Wednesday, February 7, 2018

Saving a POSTed form (6)

In the last post, I got as far as an HTML form you can edit in a browser and submit to a servant web server which promptly fails.

In this post, I'm going to implement the POST side of this, which needs to handle saving the result back to the database, if the input is valid, and go back to the user if not.

t

POSTs are handled by this rather poor implementation at the moment:

handleRegistrationPost = error "We'll implement this later"

First, give it a type signature. The API definition for this end point is:

 "registration" :> S.Capture "id" Integer :> S.ReqBody '[S.FormUrlEncoded] [(String,String)] :> S.Post '[HTML] B.Html

... so handleRegistrationPost will take two parameters: an Integer from the Capture (as with handleRegistration, and the form body as [(String,String)] key-value pairs.

So add on this type signature to the existing implementation (and check it still typechecks, if you want):

handleRegistrationPost :: Integer -> [(String, String)] -> S.Handler B.Html

First, load the identified registration from the database, as before: (we need this for constructing the DF.Form which always seems a bit awkward to me)

handleRegistrationPost identifier reqBody = do
  [registration] <- liftIO $ bracket
    (PG.connectPostgreSQL "user='postgres'")
    PG.close
    $ \conn -> do
      PG.query
        conn
        "SELECT firstname, lastname, dob FROM registration WHERE id = ?"
        [identifier] :: IO [Registration]

(If you're feeling fancy, factor this out with handleRegistration at this point)

We've been sent some stuff from the user's browser, containing new values for form fields. If we're lucky, those will all be valid and we can apply them to the DF.Form to get a Registration value. If we're not so lucky, the values won't be valid. However, we can still apply them to the form and represent them in a DF.View (like in handleRegistration).

  viewValue <- DF.postForm "Registration" (registrationDigestiveForm registration) (servantPathEnv reqBody)

That servantPathEnv is a helper to munge the form parameters into something digestive-functors is happy with. The code is later on in the post.

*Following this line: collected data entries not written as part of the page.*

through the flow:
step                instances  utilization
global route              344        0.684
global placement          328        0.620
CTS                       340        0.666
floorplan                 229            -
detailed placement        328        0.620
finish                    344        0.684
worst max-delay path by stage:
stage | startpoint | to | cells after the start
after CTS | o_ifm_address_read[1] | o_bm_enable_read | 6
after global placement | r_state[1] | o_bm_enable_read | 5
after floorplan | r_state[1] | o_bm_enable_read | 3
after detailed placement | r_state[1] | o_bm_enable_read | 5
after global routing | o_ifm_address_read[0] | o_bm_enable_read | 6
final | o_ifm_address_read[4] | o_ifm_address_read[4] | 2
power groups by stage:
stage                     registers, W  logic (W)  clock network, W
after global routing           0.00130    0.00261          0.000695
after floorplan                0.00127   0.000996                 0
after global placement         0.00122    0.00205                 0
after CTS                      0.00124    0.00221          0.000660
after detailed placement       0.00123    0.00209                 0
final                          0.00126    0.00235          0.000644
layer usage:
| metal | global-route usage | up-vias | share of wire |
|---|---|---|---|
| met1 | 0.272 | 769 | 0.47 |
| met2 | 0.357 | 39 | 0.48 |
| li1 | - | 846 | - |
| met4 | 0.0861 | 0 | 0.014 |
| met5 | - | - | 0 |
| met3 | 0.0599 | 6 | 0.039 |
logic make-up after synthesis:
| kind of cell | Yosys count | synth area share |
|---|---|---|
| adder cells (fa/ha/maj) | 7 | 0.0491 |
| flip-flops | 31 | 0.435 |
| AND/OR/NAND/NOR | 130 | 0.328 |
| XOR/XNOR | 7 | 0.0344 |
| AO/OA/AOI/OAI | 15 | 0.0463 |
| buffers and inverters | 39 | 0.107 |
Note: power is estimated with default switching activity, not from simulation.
$ cat src/rtl/lpad_commit_ctrl_check_slice.sv
// Combinational landing-pad check for a single commit port.
//
// Ports:
//   lpe_i    enforcement enable
//   elp_i    ELP as left by earlier (acked) ports      elp_o   ELP after this port
//   lpl_i    label as left by earlier ports            lpl_o   label after this port
//   stop_i   an earlier port ended the scan            stop_o  scan ends at/after this port
//   entry_i  scoreboard entry offered on this port     entry_o entry with CFI exception injected
//   ack_i    this port commits                         viol_o  this port raised a violation
module lpad_check_slice
  import lpad_commit_ctrl_pkg::*;
(
  input  logic              lpe_i,
  input  elp_t              elp_i,
  input  lpl_t              lpl_i,
  input  logic              stop_i,
  input  scoreboard_entry_t entry_i,
  input  logic              ack_i,
  output elp_t              elp_o,
  output lpl_t              lpl_o,
  output logic              stop_o,
  output scoreboard_entry_t entry_o,
  output logic              viol_o
);

  logic live;
  logic check;
  logic label_bad;
  logic viol;

  always_comb begin
    // live: the port takes part in the scan; check: it is also subject to enforcement.
    live      = !stop_i && entry_i.valid && !entry_i.ex.valid;
    check     = live && lpe_i;
    // Label 0 is the wildcard landing pad.
    label_bad = (entry_i.result != '0) &&
                (entry_i.result[LPAD_LABEL_BITS-1:0] != lpl_i);
    viol      = check && (elp_i == LPAD_EXPECTED) &&
                ((entry_i.op != ZICFI_LPAD) || (entry_i.pc[1:0] != 2'b00) || label_bad);

    elp_o   = elp_i;
    lpl_o   = lpl_i;
    entry_o = entry_i;
    stop_o  = !live || viol;
    viol_o  = viol;

    if (viol) begin
      entry_o.ex.valid = 1'b1;
      entry_o.ex.cause = LPAD_EXCEPTION_CAUSE;
      entry_o.ex.tval  = LPAD_EXCEPTION_TVAL;
    end

    if (check && (elp_i == LPAD_EXPECTED)) begin
      if (ack_i) begin
        elp_o = NO_LPAD_EXPECTED;
      end
    end else if (live && ack_i) begin
      // Returns (x1/x5) and the x7 software-guarded jump do not need a landing pad.
      if (check && (entry_i.op == JALR) && !(entry_i.rs1 inside {5'd1, 5'd5, 5'd7})) begin
        elp_o = LPAD_EXPECTED;
      end else if (writes_rd(entry_i.op) && (entry_i.rd == 5'd7)) begin
        lpl_o = entry_i.result[LPAD_LABEL_BITS-1:0];
      end
    end
  end

endmodule

$ cat src/rtl/lpad_commit_ctrl.sv
// Landing-pad (Zicfilp) commit sequencer.
//
// Scans the commit ports in order, injects software-check exceptions on CFI
// violations and owns the ELP/LPL state plus the trap-saved PELP.
// Optional feature: define LPAD_VIOL_CNT_EN to add a saturating violation counter.
//
// Ports:
//   clk_i, rst_ni    clock, asynchronous active-low reset
//   lpe_i            enforcement enable for the current privilege
//   flush_i          pipeline flush, nothing commits and state holds
//   trap_i, eret_i   trap taken / xRET retiring this cycle (trap wins)
//   commit_instr_i   entries offered for commit, commit_ack_i per-port ack
//   commit_instr_o   entries with CFI exception injected
//   elp_o, lpl_o     current expected-landing-pad state and label
//   pelp_o           ELP saved at the last trap
//   viol_o           registered pulse, an acked port violated last cycle
//   viol_cnt_o       saturating violation count (zero without the counter)
module lpad_commit_ctrl
  import lpad_commit_ctrl_pkg::*;
#(
  parameter cva6_cfg_t   CVA6Cfg  = cva6_cfg_empty,
  parameter int unsigned NrPorts  = CVA6Cfg.NrCommitPorts,
  parameter int unsigned CntWidth = 16
) (
  input  logic                clk_i,
  input  logic                rst_ni,
  input  logic                lpe_i,
  input  logic                flush_i,
  input  logic                trap_i,
  input  logic                eret_i,
  input  scoreboard_entry_t   commit_instr_i [NrPorts],
  input  logic [NrPorts-1:0]  commit_ack_i,
  output scoreboard_entry_t   commit_instr_o [NrPorts],
  output elp_t                elp_o,
  output lpl_t                lpl_o,
  output elp_t                pelp_o,
  output logic                viol_o,
  output logic [CntWidth-1:0] viol_cnt_o
);

  elp_t elp_q, elp_d;
  elp_t pelp_q, pelp_d;
  lpl_t lpl_q, lpl_d;
  logic viol_q, viol_d;

  elp_t              elp_chain  [NrPorts+1];
  lpl_t              lpl_chain  [NrPorts+1];
  logic              stop_chain [NrPorts+1];
  scoreboard_entry_t scan_entry [NrPorts];
  logic              viol_raw   [NrPorts];

  assign elp_chain[0]  = elp_q;
  assign lpl_chain[0]  = lpl_q;
  assign stop_chain[0] = 1'b0;

  for (genvar i = 0; i < NrPorts; i++) begin : g_slice
    lpad_check_slice u_slice (
      .lpe_i   (lpe_i),
      .elp_i   (elp_chain[i]),
      .lpl_i   (lpl_chain[i]),
      .stop_i  (stop_chain[i]),
      .entry_i (commit_instr_i[i]),
      .ack_i   (commit_ack_i[i]),
      .elp_o   (elp_chain[i+1]),
      .lpl_o   (lpl_chain[i+1]),
      .stop_o  (stop_chain[i+1]),
      .entry_o (scan_entry[i]),
      .viol_o  (viol_raw[i])
    );
  end

  logic unused_stop;
  assign unused_stop = stop_chain[NrPorts];

  // ELP to save on a trap: the value seen by the first excepting port, or NO if
  // that port is itself a landing-pad violation. Without an excepting port (e.g.
  // interrupt) the ELP after all committed ports is saved.
  elp_t trap_elp;
  logic trap_found;

  always_comb begin
    trap_elp   = elp_chain[NrPorts];
    trap_found = 1'b0;
    for (int i = 0; i < NrPorts; i++) begin
      if (!trap_found && scan_entry[i].valid && scan_entry[i].ex.valid) begin
        trap_found = 1'b1;
        trap_elp   = viol_raw[i] ? NO_LPAD_EXPECTED : elp_chain[i];
      end
    end
  end

  always_comb begin
    viol_d = 1'b0;
    for (int i = 0; i < NrPorts; i++) begin
      commit_instr_o[i] = flush_i ? commit_instr_i[i] : scan_entry[i];
      if (!flush_i && viol_raw[i] && commit_ack_i[i]) begin
        viol_d = 1'b1;
      end
    end
  end

  always_comb begin
    elp_d  = elp_q;
    pelp_d = pelp_q;
    lpl_d  = lpl_q;
    if (!flush_i) begin
      // Acked x7 writes commit regardless of trap/xRET/enforcement.
      lpl_d = lpl_chain[NrPorts];
      if (trap_i) begin
        pelp_d = trap_elp;
        elp_d  = NO_LPAD_EXPECTED;
      end else if (eret_i) begin
        elp_d  = pelp_q;
        pelp_d = NO_LPAD_EXPECTED;
      end else if (!lpe_i) begin
        elp_d  = NO_LPAD_EXPECTED;
      end else begin
        elp_d  = elp_chain[NrPorts];
      end
    end
  end

  always_ff @(posedge clk_i or negedge rst_ni) begin
    if (!rst_ni) begin
      elp_q  <= NO_LPAD_EXPECTED;
      pelp_q <= NO_LPAD_EXPECTED;
      lpl_q  <= '0;
      viol_q <= 1'b0;
    end else begin
      elp_q  <= elp_d;
      pelp_q <= pelp_d;
      lpl_q  <= lpl_d;
      viol_q <= viol_d;
    end
  end

`ifdef LPAD_VIOL_CNT_EN
  logic [CntWidth-1:0] cnt_q, cnt_d;

  // Counts alongside viol_q so the count already includes the pulse on viol_o.
  assign cnt_d = (viol_d && (cnt_q != '1)) ? cnt_q + 1'b1 : cnt_q;

  always_ff @(posedge clk_i or negedge rst_ni) begin
    if (!rst_ni) begin
      cnt_q <= '0;
    end else begin
      cnt_q <= cnt_d;
    end
  end

  assign viol_cnt_o = cnt_q;
`else
  assign viol_cnt_o = '0;
`endif

  assign elp_o  = elp_q;
  assign lpl_o  = lpl_q;
  assign pelp_o = pelp_q;
  assign viol_o = viol_q;

endmodule
File: src/rtl/prog_mem_pkg.sv
// Shared types and instruction-format constants for the loadable program memory.
// Instruction word: {2b, 4b op, 12b, 12b, 12b}.
package prog_mem_pkg;

    typedef enum logic [1:0] {
        StEmpty,
        StLoad,
        StRun,
        StOvf
    } prog_state_e;

    localparam int unsigned INSN_W  = 42;
    localparam int unsigned OP_LSB  = 36;
    localparam int unsigned OP_W    = 4;
    localparam int unsigned FIELD_W = 12;
    localparam int unsigned FA_LSB  = 24;
    localparam int unsigned FB_LSB  = 12;
    localparam int unsigned FC_LSB  = 0;

    localparam logic [OP_W-1:0] OP_NOP = 4'h0;
    localparam logic [OP_W-1:0] OP_MOV = 4'h1;
    localparam logic [OP_W-1:0] OP_JMP = 4'h2;
    localparam logic [OP_W-1:0] OP_NOT = 4'h3;

    localparam logic [INSN_W-1:0] NOP_WORD = '0;

    function automatic logic [OP_W-1:0] insn_op(input logic [INSN_W-1:0] w);
        return w[OP_LSB +: OP_W];
    endfunction

endpackage

File: src/rtl/prog_mem_ram.sv
// Simple dual-port RAM: synchronous write, synchronous read with a hold-on-idle read register.
// Array contents are not reset; only the read register is.
module prog_mem_ram #(
    parameter int unsigned WIDTH  = 42,
    parameter int unsigned ADDR_W = 4
) (
    input  logic              clk_i,
    input  logic              rst_i,
    input  logic              we_i,
    input  logic [ADDR_W-1:0] waddr_i,
    input  logic [WIDTH-1:0]  wdata_i,
    input  logic              re_i,
    input  logic [ADDR_W-1:0] raddr_i,
    output logic [WIDTH-1:0]  rdata_o
);

    localparam int unsigned DEPTH = 1 << ADDR_W;

    logic [WIDTH-1:0] mem_q [DEPTH];
    logic [WIDTH-1:0] rd_d, rd_q;

    always_ff @(posedge clk_i) begin
        if (we_i) begin
            mem_q[waddr_i] <= wdata_i;
        end
    end

    always_comb begin
        rd_d = rd_q;
        if (re_i) begin
            rd_d = mem_q[raddr_i];
        end
    end

    always_ff @(posedge clk_i or posedge rst_i) begin
        if (rst_i) begin
            rd_q <= '0;
        end else begin
            rd_q <= rd_d;
        end
    end

    assign rdata_o = rd_q;

endmodule

File: src/rtl/prog_mem_loadable.sv
// Run-time loadable program memory: valid/ready loader port plus registered fetch port.
// Define PROG_MEM_PARITY_EN to store an even-parity bit per word and expose line_perr.
module prog_mem_loadable
    import prog_mem_pkg::*;
#(
    parameter int unsigned       DATA_W = INSN_W,
    parameter int unsigned       ADDR_W = 4,
    parameter logic [DATA_W-1:0] NOP_W  = DATA_W'(NOP_WORD)
) (
    input  logic                     clk,
    input  logic                     rst,
    input  logic                     ld_valid,
    output logic                     ld_ready,
    input  logic [DATA_W-1:0]        ld_data,
    input  logic                     ld_last,
    input  logic                     ld_abort,
    input  logic                     fetch_req,
    input  logic [ADDR_W-1:0]        fetch_addr,
    output logic                     fetch_ready,
    output logic                     line_valid,
    output logic [ADDR_W+DATA_W-1:0] line,
    output logic                     fetch_oob,
    output logic [ADDR_W:0]          prog_len,
    output logic                     running,
    output logic                     ld_err
`ifdef PROG_MEM_PARITY_EN
    ,
    output logic                     line_perr
`endif
);

    localparam int unsigned DEPTH = 1 << ADDR_W;
`ifdef PROG_MEM_PARITY_EN
    localparam int unsigned PAR_W = 1;
`else
    localparam int unsigned PAR_W = 0;
`endif
    localparam int unsigned RAM_W = DATA_W + PAR_W;

    prog_state_e       state_d, state_q;
    logic [ADDR_W-1:0] wr_ptr_d, wr_ptr_q;
    logic [ADDR_W:0]   prog_len_d, prog_len_q;
    logic              line_valid_d, line_valid_q;
    logic [ADDR_W-1:0] line_addr_d, line_addr_q;
    logic              oob_d, oob_q;

    logic              ld_acc, fetch_acc;
    logic [ADDR_W-1:0] wr_addr;
    logic [RAM_W-1:0]  wr_data, rd_data;

    always_comb begin
        ld_ready    = (state_q != StOvf);
        ld_acc      = ld_valid && ld_ready && !ld_abort;
        fetch_ready = (state_q == StRun) && !ld_valid;
        fetch_acc   = fetch_req && fetch_ready;
        // Only an ongoing load continues at wr_ptr; a load from EMPTY or RUN starts at 0.
        wr_addr     = (state_q == StLoad) ? wr_ptr_q : '0;
    end

`ifdef PROG_MEM_PARITY_EN
    assign wr_data = {^ld_data, ld_data};
`else
    assign wr_data = ld_data;
`endif

    always_comb begin
        state_d    = state_q;
        wr_ptr_d   = wr_ptr_q;
        prog_len_d = prog_len_q;
        if (ld_abort) begin
            state_d    = StEmpty;
            wr_ptr_d   = '0;
            prog_len_d = '0;
        end else if (ld_acc) begin
            wr_ptr_d = wr_addr + ADDR_W'(1);
            unique case (state_q)
                StLoad: begin
                    if (ld_last) begin
                        state_d    = StRun;
                        prog_len_d = {1'b0, wr_ptr_q} + (ADDR_W + 1)'(1);
                    end else if (wr_ptr_q == ADDR_W'(DEPTH - 1)) begin
                        state_d = StOvf;
                    end
                end
                default: begin
                    state_d    = ld_last ? StRun : StLoad;
                    prog_len_d = ld_last ? (ADDR_W + 1)'(1) : '0;
                end
            endcase
        end
    end

    always_comb begin
        line_valid_d = fetch_acc;
        line_addr_d  = line_addr_q;
        oob_d        = oob_q;
        if (fetch_acc) begin
            line_addr_d = fetch_addr;
            oob_d       = ({1'b0, fetch_addr} >= prog_len_q);
        end
    end

    always_ff @(posedge clk or posedge rst) begin
        if (rst) begin
            state_q      <= StEmpty;
            wr_ptr_q     <= '0;
            prog_len_q   <= '0;
            line_valid_q <= 1'b0;
            line_addr_q  <= '0;
            oob_q        <= 1'b0;
        end else begin
            state_q      <= state_d;
            wr_ptr_q     <= wr_ptr_d;
            prog_len_q   <= prog_len_d;
            line_valid_q <= line_valid_d;
            line_addr_q  <= line_addr_d;
            oob_q        <= oob_d;
        end
    end

    prog_mem_ram #(
        .WIDTH  (RAM_W),
        .ADDR_W (ADDR_W)
    ) u_ram (
        .clk_i   (clk),
        .rst_i   (rst),
        .we_i    (ld_acc),
        .waddr_i (wr_addr),
        .wdata_i (wr_data),
        .re_i    (fetch_acc),
        .raddr_i (fetch_addr),
        .rdata_o (rd_data)
    );

    assign line_valid = line_valid_q;
    assign line       = {line_addr_q, oob_q ? NOP_W : rd_data[DATA_W-1:0]};
    assign fetch_oob  = line_valid_q && oob_q;
    assign prog_len   = prog_len_q;
    assign running    = (state_q == StRun);
    assign ld_err     = (state_q == StOvf);

`ifdef PROG_MEM_PARITY_EN
    assign line_perr  = line_valid_q && !oob_q && (^rd_data);
`endif

endmodule

File: config.mk
export PLATFORM = sky130hd
export DESIGN_NAME = prog_mem_loadable
export DESIGN_NICKNAME = d
export VERILOG_FILES = /design/src/rtl/prog_mem_pkg.sv /design/src/rtl/prog_mem_ram.sv /design/src/rtl/prog_mem_loadable.sv
export SDC_FILE = /design/constraint.sdc
export NUM_CORES = 1
export LEC_CHECK = 0
export BUFFER_PORTS_ARGS = -buffer_cell sky130_fd_sc_hd__clkbuf_2
export CORE_MARGIN = 2
export CORE_UTILIZATION = 25
export DETAILED_ROUTE_END_ITERATION = 7
export PLACE_DENSITY = 0.48
export REMOVE_ABC_BUFFERS = 1
export SETUP_SLACK_MARGIN = 0.2
export SYNTH_ARGS = -nofsm -noshare
export SYNTH_HDL_FRONTEND = slang
export SYNTH_SLANG_ARGS = --single-unit
File: constraint.sdc
create_clock -name clk -period 4.6 [get_ports clk]
set_clock_uncertainty 0.2 [all_clocks]
set_input_delay 0.23 -clock clk [delete_from_list [all_inputs] [get_ports clk]]
set_output_delay 0.23 -clock clk [all_outputs]
set_load 0.05 [all_outputs]
--- src/rtl/fp_div_pkg.sv ---
// rtl/fp_div_pkg.sv - FP32 field constants, flag indices and sequencer state encoding.
package fp_div_pkg;

  localparam int SIGN_BIT = 31;
  localparam int EXP_MSB  = 30;
  localparam int EXP_LSB  = 23;
  localparam int MAN_W    = 23;

  localparam logic [31:0] QNAN    = 32'h7FC00000;
  localparam logic [31:0] POS_INF = 32'h7F800000;

  localparam int FLG_INV = 0;
  localparam int FLG_DBZ = 1;
  localparam int FLG_OVF = 2;
  localparam int FLG_UNF = 3;

  typedef enum logic [1:0] {
    IDLE = 2'd0,
    WAIT = 2'd1,
    DONE = 2'd2
  } state_t;

endpackage

--- src/rtl/fp32_classify.sv ---
// rtl/fp32_classify.sv - combinational IEEE-754 single-precision operand classifier.
module fp32_classify
  import fp_div_pkg::*;
(
  input  logic [31:0] op,
  output logic        is_zero,
  output logic        is_inf,
  output logic        is_nan,
  output logic        is_denorm
);

  logic [EXP_MSB-EXP_LSB:0] expo;
  logic [MAN_W-1:0]         man;

  assign expo = op[EXP_MSB:EXP_LSB];
  assign man  = op[MAN_W-1:0];

  assign is_zero   = (expo == '0) && (man == '0);
  assign is_denorm = (expo == '0) && (man != '0);
  assign is_inf    = (expo == '1) && (man == '0);
  assign is_nan    = (expo == '1) && (man != '0);

endmodule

This viewValue has two cases: the form is invalid, or the form is valid; I'll deal with the invalid case first, because it is most like handleRegistration. All I've done here is change the h1 heading text. Other than that, we generate an HTML version of the view and send it back to the user.

  case viewValue of
    (view, Nothing) ->
      return $ B.docTypeHtml $ do
        B.body $ do
          B.h1 $ do "Registration (there were errors): "
                    B.toHtml (show identifier)
          htmlForRegistration view

The other case occurs when the form *does* contain enough to create a valid Registration. In this case, it should be written out to the database over the top of the existing registration:

    (_, Just newRegistration) -> do
      liftIO $ bracket
        (PG.connectPostgreSQL "user='postgres'")
        PG.close
        $ \conn -> PG.execute conn
                   "UPDATE registration SET firstname = ?, lastname = ?, dob = ? WHERE id = ?"
                   (firstname newRegistration,
                    lastname newRegistration,
                    dob newRegistration,
                    identifier
                   )
      return "Record updated."

We also need that helper servantPathEnv that I'll just paste in here without much explanation. It munges the form parameters from [(String, String)] into a form that digestive-functors likes.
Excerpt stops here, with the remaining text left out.